Last updated:
ID:
211447
Start date:
11 November 2024
Project status:
Current
Principal investigator:
Dr Zilin Li
Lead institution:
Northeast Normal University, China

Our goal is to develop a collection of powerful, scalable and resource-efficient statistical methods for analyzing sequencing data on a biobank scale, focusing on functionally informed approaches. We plan to integrate the proposed method into an all-in-one analysis pipeline and make this software accessible through the UK Biobank RAP. These tools will be designed to pinpoint genetic factors influencing health and disease, elucidate the biological mechanisms driving different outcomes, and predict disease risk based on genetic and environmental factors.

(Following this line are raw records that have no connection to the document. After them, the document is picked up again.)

===== src/rtl/fetch_sequencer_if.sv =====
// Fetch sequencer bus bundle: instruction-memory request/response, decode
// hand-off and branch-unit redirect signals.
interface fetch_sequencer_if;
    logic        stall;
    logic        imem_req_valid;
    logic        imem_req_ready;
    logic [31:0] imem_req_addr;
    logic        imem_rsp_valid;
    logic [31:0] imem_rsp_data;
    logic        instr_valid;
    logic        instr_ready;
    logic [31:0] instr_data;
    logic [31:0] instr_pc;
    logic        br_valid;
    logic        br_taken;
    logic [31:0] br_target;
    logic        br_misaligned;

    // The sequencer drives requests, the decode buffer and the misalign flag.
    modport master (
        input  stall, imem_req_ready, imem_rsp_valid, imem_rsp_data,
               instr_ready, br_valid, br_taken, br_target,
        output imem_req_valid, imem_req_addr, instr_valid, instr_data,
               instr_pc, br_misaligned
    );

    // Environment side: imem, decode and branch unit.
    modport slave (
        output stall, imem_req_ready, imem_rsp_valid, imem_rsp_data,
               instr_ready, br_valid, br_taken, br_target,
        input  imem_req_valid, imem_req_addr, instr_valid, instr_data,
               instr_pc, br_misaligned
    );
endinterface


===== src/rtl/fetch_sequencer.sv =====
// Fetch sequencer: owns the PC, keeps one imem request outstanding, buffers
// the returned word for decode and applies taken-branch redirects.
module fetch_sequencer #(
    parameter logic [31:0] RESET_PC = 32'h0000_0000
) (
    input  logic               clk,
    input  logic               rst_n,
    fetch_sequencer_if.master  fs
);

    typedef enum logic [1:0] {
        ST_BOOT,
        ST_REQ,
        ST_WAIT,
        ST_HOLD
    } state_t;

    state_t      state_q, state_d;
    logic [31:0] pc_q, pc_d;
    logic [31:0] issued_pc_q, issued_pc_d;
    logic        drop_q, drop_d;
    logic        instr_valid_q, instr_valid_d;
    logic [31:0] instr_data_q, instr_data_d;
    logic [31:0] instr_pc_q, instr_pc_d;
    logic        br_mis_q, br_mis_d;

    logic redirect;
    logic misaligned;
    logic req_valid;
    logic handshake;

    assign redirect   = fs.br_valid && fs.br_taken && (fs.br_target[1:0] == 2'b00);
    assign misaligned = fs.br_valid && fs.br_taken && (fs.br_target[1:0] != 2'b00);
    assign req_valid  = (state_q == ST_REQ) && !fs.stall;
    assign handshake  = req_valid && fs.imem_req_ready;

    assign fs.imem_req_valid = req_valid;
    assign fs.imem_req_addr  = pc_q;
    assign fs.instr_valid    = instr_valid_q;
    assign fs.instr_data     = instr_data_q;
    assign fs.instr_pc       = instr_pc_q;
    assign fs.br_misaligned  = br_mis_q;

    // Next-state logic: fetch sequencing first, redirect overrides last.
    always_comb begin
        // NOTE: every target is given its current value first so no path
        // through the case leaves a signal unassigned (that would infer a latch).
        state_d       = state_q;
        pc_d          = pc_q;
        issued_pc_d   = issued_pc_q;
        drop_d        = drop_q;
        instr_valid_d = instr_valid_q;
        instr_data_d  = instr_data_q;
        instr_pc_d    = instr_pc_q;
        br_mis_d      = misaligned;

        case (state_q)
            ST_BOOT: state_d = ST_REQ;
            ST_REQ: begin
                if (handshake) begin
                    issued_pc_d = pc_q;
                    pc_d        = pc_q + 32'd4;
                    state_d     = ST_WAIT;
                    // A redirect in the handshake cycle makes this request wrong-path.
                    if (redirect) drop_d = 1'b1;
                end
            end
            ST_WAIT: begin
                if (fs.imem_rsp_valid) begin
                    if (drop_q || redirect) begin
                        drop_d  = 1'b0;
                        state_d = ST_REQ;
                    end else begin
                        instr_data_d  = fs.imem_rsp_data;
                        instr_pc_d    = issued_pc_q;
                        instr_valid_d = 1'b1;
                        state_d       = ST_HOLD;
                    end
                end else if (redirect) begin
                    drop_d = 1'b1;
                end
            end
            ST_HOLD: begin
                if (fs.instr_ready || redirect) begin
                    instr_valid_d = 1'b0;
                    state_d       = ST_REQ;
                end
            end
            default: state_d = ST_BOOT;
        endcase

        if (redirect) begin
            pc_d          = fs.br_target;
            instr_valid_d = 1'b0;
        end
    end

    // State and datapath registers with asynchronous reset.
    always_ff @(posedge clk or negedge rst_n) begin
        if (!rst_n) begin
            state_q       <= ST_BOOT;
            pc_q          <= RESET_PC;
            issued_pc_q   <= 32'h0;
            drop_q        <= 1'b0;
            instr_valid_q <= 1'b0;
            instr_data_q  <= 32'h0;
            instr_pc_q    <= 32'h0;
            br_mis_q      <= 1'b0;
        end else begin
            // NOTE: non-blocking assignments so every register samples the
            // pre-edge values regardless of statement order.
            state_q       <= state_d;
            pc_q          <= pc_d;
            issued_pc_q   <= issued_pc_d;
            drop_q        <= drop_d;
            instr_valid_q <= instr_valid_d;
            instr_data_q  <= instr_data_d;
            instr_pc_q    <= instr_pc_d;
            br_mis_q      <= br_mis_d;
        end
    end

endmodule

===== src/flat_wrapper.sv =====
// flat-port wrapper written by rule: the top's interface ports become plain ports
module fetch_sequencer_flat 
#(
    parameter logic [31:0] RESET_PC = 32'h0000_0000
)
  (clk, rst_n, fs_stall, fs_imem_req_ready, fs_imem_rsp_valid, fs_imem_rsp_data, fs_instr_ready, fs_br_valid, fs_br_taken, fs_br_target, fs_imem_req_valid, fs_imem_req_addr, fs_instr_valid, fs_instr_data, fs_instr_pc, fs_br_misaligned);
  fetch_sequencer_if fs_i ();
  input  logic clk;
  input  logic rst_n;
  input wire logic [$bits(fs_i.stall)-1:0] fs_stall;
  input wire logic [$bits(fs_i.imem_req_ready)-1:0] fs_imem_req_ready;
  input wire logic [$bits(fs_i.imem_rsp_valid)-1:0] fs_imem_rsp_valid;
  input wire logic [$bits(fs_i.imem_rsp_data)-1:0] fs_imem_rsp_data;
  input wire logic [$bits(fs_i.instr_ready)-1:0] fs_instr_ready;
  input wire logic [$bits(fs_i.br_valid)-1:0] fs_br_valid;
  input wire logic [$bits(fs_i.br_taken)-1:0] fs_br_taken;
  input wire logic [$bits(fs_i.br_target)-1:0] fs_br_target;
  output wire logic [$bits(fs_i.imem_req_valid)-1:0] fs_imem_req_valid;
  output wire logic [$bits(fs_i.imem_req_addr)-1:0] fs_imem_req_addr;
  output wire logic [$bits(fs_i.instr_valid)-1:0] fs_instr_valid;
  output wire logic [$bits(fs_i.instr_data)-1:0] fs_instr_data;
  output wire logic [$bits(fs_i.instr_pc)-1:0] fs_instr_pc;
  output wire logic [$bits(fs_i.br_misaligned)-1:0] fs_br_misaligned;
  assign fs_i.stall = fs_stall;
  assign fs_i.imem_req_ready = fs_imem_req_ready;
  assign fs_i.imem_rsp_valid = fs_imem_rsp_valid;
  assign fs_i.imem_rsp_data = fs_imem_rsp_data;
  assign fs_i.instr_ready = fs_instr_ready;
  assign fs_i.br_valid = fs_br_valid;
  assign fs_i.br_taken = fs_br_taken;
  assign fs_i.br_target = fs_br_target;
  assign fs_imem_req_valid = fs_i.imem_req_valid;
  assign fs_imem_req_addr = fs_i.imem_req_addr;
  assign fs_instr_valid = fs_i.instr_valid;
  assign fs_instr_data = fs_i.instr_data;
  assign fs_instr_pc = fs_i.instr_pc;
  assign fs_br_misaligned = fs_i.br_misaligned;
  fetch_sequencer #(.RESET_PC(RESET_PC)) u_core (.clk(clk), .rst_n(rst_n), .fs(fs_i));
endmodule

===== config.mk =====
export PLATFORM = sky130hd
export DESIGN_NAME = fetch_sequencer_flat
export DESIGN_NICKNAME = d
export VERILOG_FILES = /design/src/rtl/fetch_sequencer_if.sv /design/src/rtl/fetch_sequencer.sv /design/src/flat_wrapper.sv
export SDC_FILE = /design/constraint.sdc
export NUM_CORES = 1
export LEC_CHECK = 0
export BUFFER_PORTS_ARGS = -buffer_cell sky130_fd_sc_hd__clkbuf_2
export CORE_UTILIZATION = 43
export DETAILED_ROUTE_END_ITERATION = 10
export GPL_TIMING_DRIVEN = 1
export PLACE_DENSITY_LB_ADDON = 0.25
export SETUP_SLACK_MARGIN = 0.05
export SYNTH_ARGS = -nofsm -noshare
export SYNTH_HDL_FRONTEND = slang
export SYNTH_SLANG_ARGS = --single-unit

===== constraint.sdc =====
create_clock -name clk -period 1.9 [get_ports clk]
set_input_delay 0.19 -clock clk [delete_from_list [all_inputs] [get_ports clk]]
set_output_delay 0.19 -clock clk [all_outputs]
set_load 0.02 [all_outputs]

# == Word level (Yosys, flattened, before mapping) ==
# Cells that the tools add are included.
# word_totals
wordCells,59
register_bits,133
out_inout_bits,99
in_bits,72
# op_classes
n_addsub,1
mux,18
bitwise_logic,1
n_eq_ne,10
n_reduce_logical,21
# op_table
op,count
two-way mux 32 bit,3
"adder 32 x 3 -> 32 bit, second input constant",1
"!= test 3 x 2 -> 1 bit, second input constant",3
AND reduction 3 bit,3
two-way mux 1 bit,8
two-way mux 2 bit,4
case mux 2 bit (4 select lines),1
nonzero test 2 bit,4
logical AND 1 bit,5
"== test 2 bit, second input constant",2
logical NOT 2 bit,2
"!= test 2 x 1 -> 1 bit, second input constant",2
case mux 1 bit (2 select lines),2
AND reduction 2 bit,2
AND reduction 4 bit,1
"!= test 3 x 1 -> 1 bit, second input constant",1
nonzero test 3 bit,1
"== test 2 x 1 -> 1 bit, second input constant",1
logical OR 1 bit,2
"!= test 2 bit, second input constant",1
logical NOT 1 bit,1
NOT 1 bit,1

# == Depth between registers and ports, before layout ==
# depth
word_depth,7
ltp_mapped,8
depth_no_buf,7

# == Worst setup path after synthesis ==
# Ideal clock, no wire load.
# synth_path
path_kind,register -> register
startpoint,reg u_core.state_q[1]
endpoint,reg u_core.issued_pc_q[7]
slack_ns,-0.076
setup_time_ns,0.065
t_arrival_ns,1.911
synth_period_minus_slack_ns,1.976
n_path_buf,2
path_stages_with_launch,9
t_required_ns,1.835
path_cell_list,dfrtp_1 inv_1 ha_1 nor2b_1 and2_1 clkbuf_1 clkbuf_1 nand2_1 nand2_1
# synth_between
elab_chain_len,4
# synth_rtl
element,line,rtl
start: declaration,fetch_sequencer.sv:18,"state_t state_q, state_d;"
start signal: assignment,fetch_sequencer.sv:112,state_q <= state_d;
== test 2 x 1 -> 1 bit,fetch_sequencer.sv:34,assign req_valid = (state_q == ST_REQ) && !fs.stall;
logical AND 1 bit,fetch_sequencer.sv:34,
via fs_imem_req_valid,flat_wrapper.sv:18,output wire logic [$bits(fs_i.imem_req_valid)-1:0] fs_imem_req_valid;
logical AND 1 bit,fetch_sequencer.sv:35,assign handshake = req_valid && fs.imem_req_ready;
AND reduction 2 bit (no line),-,
end signal: assignment,fetch_sequencer.sv:114,issued_pc_q <= issued_pc_d;
end: declaration,fetch_sequencer.sv:20,"logic [31:0] issued_pc_q, issued_pc_d;"
# The timed path passes the listed nets, and every way through them passes these cells.
# A chain may end at the register's enable or synchronous reset.

# == Worst setup path after layout ==
# layout_path
startpoint,reg u_core.state_q[0]
endpoint,reg u_core.pc_q[27] (netlist: u_core.fs.imem_req_addr[27])
# layout_between
elab_chain_len,5
word_cells_on_any_way,6
cone_classes,eq/ne: 1; reduce/logical: 5
# layout_rtl
element,line,rtl
== test 2 x 1 -> 1 bit (*),"fetch_sequencer.sv:34, fetch_sequencer.sv:57",
logical AND 1 bit,fetch_sequencer.sv:34,
logical AND 1 bit,fetch_sequencer.sv:35,
nonzero test 2 bit (no line),-,
AND reduction 2 bit (no line) (*),-,
end signal: assignment,fetch_sequencer.sv:113,pc_q <= pc_d;
end: declaration,fetch_sequencer.sv:19,"logic [31:0] pc_q, pc_d;"
# Every way passes the cells marked *; elsewhere a longest branch is shown, timed or not.

==> run metrics <==
Fin Hold WS=0.0120 ns; FMAX=530 MHz; First-pass DRT Iterations=4; Wirelength per Cell=16.1 um; Setup-failing EPs final=0; Setup Crit Path Kind=flip-flop to flip-flop; most numerous cell in the Yosys netlist=dfrtp_1; n_diodes=0; WHS Path Cells=2; ys flop type=dfrtp_1; Die ar.=13700 um^2; initial antenna violation count=0; NumNets Final=811; switch share=0.352; vias in the first global route=4471; Mapped Cells=499; count of cell types in the netlist=39; Clk network pwr share=0.266; Starting Density=0.446; worst r2r src=u_core.state_q[0]; Final ANT Viol Nets=0; crit path launch=u_core.state_q[0]; status=completed; GRT Util Overall=0.208; Clock transition at path regs=0.05 ns; cell taking the most area after synthesis=dfrtp_1; Inserted Clock Buffers=17; unrepaired setup endpoints after global routing=true; DP Worst Slack=-0.0128 ns; Final HPWL DP=9660 um; Mapped Nets=575; Yosys reg bits=133; pin count of the biggest net entering global routing=54; post-synth top area share=0.584; Max Slew Vio Count=0; Post-Syn Area=5690 um^2; Via-to-Cell Ratio=4.98; met1 usage in global routing=0.245; Hold Path Class=primary input to flip-flop; Leak=4.16 nW; CTS Sinks=133; CTS tree=done; layout cell share with drive strength beyond 1=0.459; via count=4581; ys async rst share=1.00; peak supply drop=542 uV; FP Rows=41; # fillers=1028; total power per unit cell area=1410 nW/um^2; Fin. Hold Viols=0; final period utilization=0.994; min-delay src=fs_imem_rsp_data[30]; Seq/Total Area, Yosys=0.584; Synth top cells by count=dfrtp_1, nand2_1, mux2_2; GRT met2 Usage=0.356; gr busiest metal=met2; WP data arrival=2.18 ns; Switching Power=4.02 mW; startpoint types=flip-flop; r2r worst-path depth=7; Layout area overhead=42.7%; Die H=117 um; I/O Buffers=170; critical path peak fanout=8; synthesized area per cell=11.4 um^2; internal power=7.41 mW; initial DRC count=196; total gr overflow=0; Crit path required time=2.19 ns; Worst-Margin Slew=0.503 ns; worst rel slew slack=0.665; skew final=0.00487 ns; Comb power frac=0.344; Post-Route WL=14800 um; clk root buf=clkbuf_16; PnR worst setup slack=0.0114 ns; Die W=117 um; Core Footprint=12800 um^2; M3 GR Usage=0.0546; Tmin final=1.89 ns; IO Pins=171; first-pass GRT wire length=21400 um; EDFF count, synth=0; H-Tree Depth=4; Max-Cap Viols=0; largest cells by area after synthesis=dfrtp_1, mux2_2, nand2_1; clk buf depth=2; Ys Warns=0; Seq pwr share=0.390; clk_lat worst skew=0.42 ns; crit end category=flip-flop; Placer Congestion=0.808; DRC=0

Many prevalent human diseases, such as cancers and cardiovascular diseases, have a complex genetic basis with multiple risk factors, yet many genetic variants influencing these diseases remain unidentified. Large-scale whole genome sequencing studies present a unique opportunity to investigate the impact of common and rare variants on human diseases or traits, especially for the noncoding genome. Our project’s primary goal is to discover these unknown genetic variants associated with various human traits, aiming to enhance our understanding and treatment of numerous diseases. Utilizing the vast data from sources like the UK Biobank, we have been developing a variety of powerful and scalable statistical association tests through functionally informed analysis by integrating the information of genetics data and functional annotations provided by genomics data. We plan to use these methods to identify new risk variants across a range of common diseases, especially for rare variants and the noncoding genome.

Our second goal is to perform gene-environment interaction analyses to understand how these genetic factors interact with environmental exposures in contributing to disease. By integrating genetic (provided by sequencing data) and genomic information (provided by functional annotations) with detailed environmental information supplied by the UK Biobank, we will uncover how these interactions impact disease manifestation and progression, potentially leading to more personalized prevention and treatment strategies. We will initially focus on cardiovascular disease.

The third goal of our work is to develop novel risk prediction models for a variety of outcomes by combining genetic data, genomic data, and environmental information. These models aim to identify individuals at high risk, enabling them to start treatment or prevention programs earlier, potentially improving health outcomes and quality of life.

Our project aims to enhance our understanding of genetic etiology of complex diseases. This knowledge will assist health professionals in advancing treatment and prevention strategies for various diseases. We expect the scope of the work we have outlined to take around three years.